Directions >> Look for "timing" in the listing below. Gather each line that contains it.
++++++
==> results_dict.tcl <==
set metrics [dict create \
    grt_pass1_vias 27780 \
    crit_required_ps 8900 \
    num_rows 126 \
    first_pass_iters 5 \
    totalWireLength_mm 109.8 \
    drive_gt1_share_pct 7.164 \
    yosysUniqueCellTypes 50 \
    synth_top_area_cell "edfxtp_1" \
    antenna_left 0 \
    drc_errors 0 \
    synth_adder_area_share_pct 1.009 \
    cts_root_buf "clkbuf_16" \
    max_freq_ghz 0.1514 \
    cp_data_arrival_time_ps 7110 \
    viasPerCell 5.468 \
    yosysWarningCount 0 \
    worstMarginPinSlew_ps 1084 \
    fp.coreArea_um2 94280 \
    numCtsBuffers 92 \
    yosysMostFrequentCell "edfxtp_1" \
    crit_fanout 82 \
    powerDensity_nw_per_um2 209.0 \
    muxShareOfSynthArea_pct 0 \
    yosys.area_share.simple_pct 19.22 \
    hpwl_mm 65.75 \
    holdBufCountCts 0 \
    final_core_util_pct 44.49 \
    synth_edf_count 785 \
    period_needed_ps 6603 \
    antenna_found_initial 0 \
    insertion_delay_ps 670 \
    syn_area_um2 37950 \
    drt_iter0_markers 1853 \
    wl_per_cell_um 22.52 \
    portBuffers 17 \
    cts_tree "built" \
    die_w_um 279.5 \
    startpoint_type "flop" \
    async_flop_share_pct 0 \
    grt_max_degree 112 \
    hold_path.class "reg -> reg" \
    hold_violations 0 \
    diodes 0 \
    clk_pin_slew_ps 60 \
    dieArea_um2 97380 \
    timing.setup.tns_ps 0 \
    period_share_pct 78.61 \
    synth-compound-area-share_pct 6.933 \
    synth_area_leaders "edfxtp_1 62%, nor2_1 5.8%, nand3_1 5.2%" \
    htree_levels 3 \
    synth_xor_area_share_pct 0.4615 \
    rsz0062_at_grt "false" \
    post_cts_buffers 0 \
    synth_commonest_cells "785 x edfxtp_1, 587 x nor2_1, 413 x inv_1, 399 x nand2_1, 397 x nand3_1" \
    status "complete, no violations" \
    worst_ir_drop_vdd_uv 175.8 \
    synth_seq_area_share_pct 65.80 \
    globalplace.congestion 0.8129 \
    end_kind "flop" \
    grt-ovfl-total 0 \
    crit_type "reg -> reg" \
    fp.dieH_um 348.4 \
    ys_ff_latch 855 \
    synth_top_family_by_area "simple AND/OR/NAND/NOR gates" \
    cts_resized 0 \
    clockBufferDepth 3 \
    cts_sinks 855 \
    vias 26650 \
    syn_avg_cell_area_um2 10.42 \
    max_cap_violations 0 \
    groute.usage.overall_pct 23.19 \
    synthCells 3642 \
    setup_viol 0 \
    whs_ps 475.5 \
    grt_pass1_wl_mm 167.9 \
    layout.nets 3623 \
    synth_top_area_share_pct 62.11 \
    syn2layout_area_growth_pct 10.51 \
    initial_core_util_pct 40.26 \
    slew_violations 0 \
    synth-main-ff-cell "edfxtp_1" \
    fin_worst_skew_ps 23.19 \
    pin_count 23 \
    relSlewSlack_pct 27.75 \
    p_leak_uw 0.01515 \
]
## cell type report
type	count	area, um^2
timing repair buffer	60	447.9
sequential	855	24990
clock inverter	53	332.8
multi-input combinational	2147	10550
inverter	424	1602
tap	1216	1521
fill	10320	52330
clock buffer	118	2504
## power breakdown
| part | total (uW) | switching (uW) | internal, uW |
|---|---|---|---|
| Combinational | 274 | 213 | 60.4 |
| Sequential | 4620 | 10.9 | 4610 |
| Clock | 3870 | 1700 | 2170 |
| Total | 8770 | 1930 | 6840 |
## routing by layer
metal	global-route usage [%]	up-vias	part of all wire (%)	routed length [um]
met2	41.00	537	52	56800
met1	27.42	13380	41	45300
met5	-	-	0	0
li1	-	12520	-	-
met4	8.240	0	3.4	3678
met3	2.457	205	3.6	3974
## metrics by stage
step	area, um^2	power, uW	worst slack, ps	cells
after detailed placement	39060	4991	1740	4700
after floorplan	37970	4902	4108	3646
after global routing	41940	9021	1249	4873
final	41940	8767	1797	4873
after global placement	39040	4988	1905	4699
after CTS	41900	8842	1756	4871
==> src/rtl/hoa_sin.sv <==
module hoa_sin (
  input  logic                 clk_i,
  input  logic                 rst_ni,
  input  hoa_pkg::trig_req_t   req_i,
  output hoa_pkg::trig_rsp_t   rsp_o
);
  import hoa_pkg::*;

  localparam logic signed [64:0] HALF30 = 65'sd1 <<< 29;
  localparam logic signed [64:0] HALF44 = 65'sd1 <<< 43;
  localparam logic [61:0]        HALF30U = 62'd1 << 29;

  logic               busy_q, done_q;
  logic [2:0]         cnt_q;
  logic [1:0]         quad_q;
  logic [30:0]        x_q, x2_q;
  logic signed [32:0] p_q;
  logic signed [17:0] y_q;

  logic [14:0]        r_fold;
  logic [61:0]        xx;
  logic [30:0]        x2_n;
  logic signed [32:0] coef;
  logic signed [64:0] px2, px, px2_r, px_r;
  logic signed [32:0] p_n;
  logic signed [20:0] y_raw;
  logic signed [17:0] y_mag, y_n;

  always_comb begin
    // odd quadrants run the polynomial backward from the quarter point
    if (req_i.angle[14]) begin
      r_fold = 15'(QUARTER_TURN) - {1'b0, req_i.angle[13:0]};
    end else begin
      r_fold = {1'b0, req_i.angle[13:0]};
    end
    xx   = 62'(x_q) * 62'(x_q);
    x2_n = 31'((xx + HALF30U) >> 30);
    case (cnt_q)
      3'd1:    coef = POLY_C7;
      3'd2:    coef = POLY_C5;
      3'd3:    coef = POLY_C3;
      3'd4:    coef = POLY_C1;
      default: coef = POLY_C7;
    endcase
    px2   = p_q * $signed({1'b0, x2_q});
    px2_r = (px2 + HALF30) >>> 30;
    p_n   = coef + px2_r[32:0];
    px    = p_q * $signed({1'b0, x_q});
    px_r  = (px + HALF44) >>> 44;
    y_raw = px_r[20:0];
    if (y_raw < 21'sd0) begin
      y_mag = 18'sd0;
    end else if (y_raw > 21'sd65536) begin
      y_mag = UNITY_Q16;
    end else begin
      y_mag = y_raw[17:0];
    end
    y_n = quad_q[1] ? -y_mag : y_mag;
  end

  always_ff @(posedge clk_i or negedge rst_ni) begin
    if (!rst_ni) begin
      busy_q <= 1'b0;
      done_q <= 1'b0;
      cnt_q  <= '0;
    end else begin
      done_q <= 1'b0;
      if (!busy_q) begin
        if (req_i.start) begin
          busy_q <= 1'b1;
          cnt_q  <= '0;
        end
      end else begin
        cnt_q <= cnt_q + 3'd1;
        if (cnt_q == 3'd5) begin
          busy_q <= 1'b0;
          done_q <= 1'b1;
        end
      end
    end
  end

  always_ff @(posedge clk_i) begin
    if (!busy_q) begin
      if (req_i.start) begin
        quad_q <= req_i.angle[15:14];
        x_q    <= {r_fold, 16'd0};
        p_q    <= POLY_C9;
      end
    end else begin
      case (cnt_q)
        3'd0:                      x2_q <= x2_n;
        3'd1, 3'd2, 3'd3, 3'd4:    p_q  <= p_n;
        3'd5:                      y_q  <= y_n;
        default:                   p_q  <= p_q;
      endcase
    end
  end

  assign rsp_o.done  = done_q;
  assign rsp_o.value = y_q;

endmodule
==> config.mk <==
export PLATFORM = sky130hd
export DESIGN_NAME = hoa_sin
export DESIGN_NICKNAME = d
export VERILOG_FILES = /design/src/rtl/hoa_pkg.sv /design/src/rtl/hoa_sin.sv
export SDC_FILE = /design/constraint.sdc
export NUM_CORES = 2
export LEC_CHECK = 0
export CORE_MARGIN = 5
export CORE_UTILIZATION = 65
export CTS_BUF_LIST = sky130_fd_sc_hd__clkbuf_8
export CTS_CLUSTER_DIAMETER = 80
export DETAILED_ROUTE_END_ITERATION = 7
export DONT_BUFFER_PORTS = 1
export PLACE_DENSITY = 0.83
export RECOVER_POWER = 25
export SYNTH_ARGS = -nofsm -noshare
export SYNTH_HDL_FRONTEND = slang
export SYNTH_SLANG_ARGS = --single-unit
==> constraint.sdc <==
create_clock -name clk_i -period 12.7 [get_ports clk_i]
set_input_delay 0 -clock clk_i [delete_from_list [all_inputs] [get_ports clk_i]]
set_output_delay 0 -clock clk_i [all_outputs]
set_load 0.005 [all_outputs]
++++++
Answer section >>
    timing.setup.tns_ps 0 \
timing repair buffer	60	447.9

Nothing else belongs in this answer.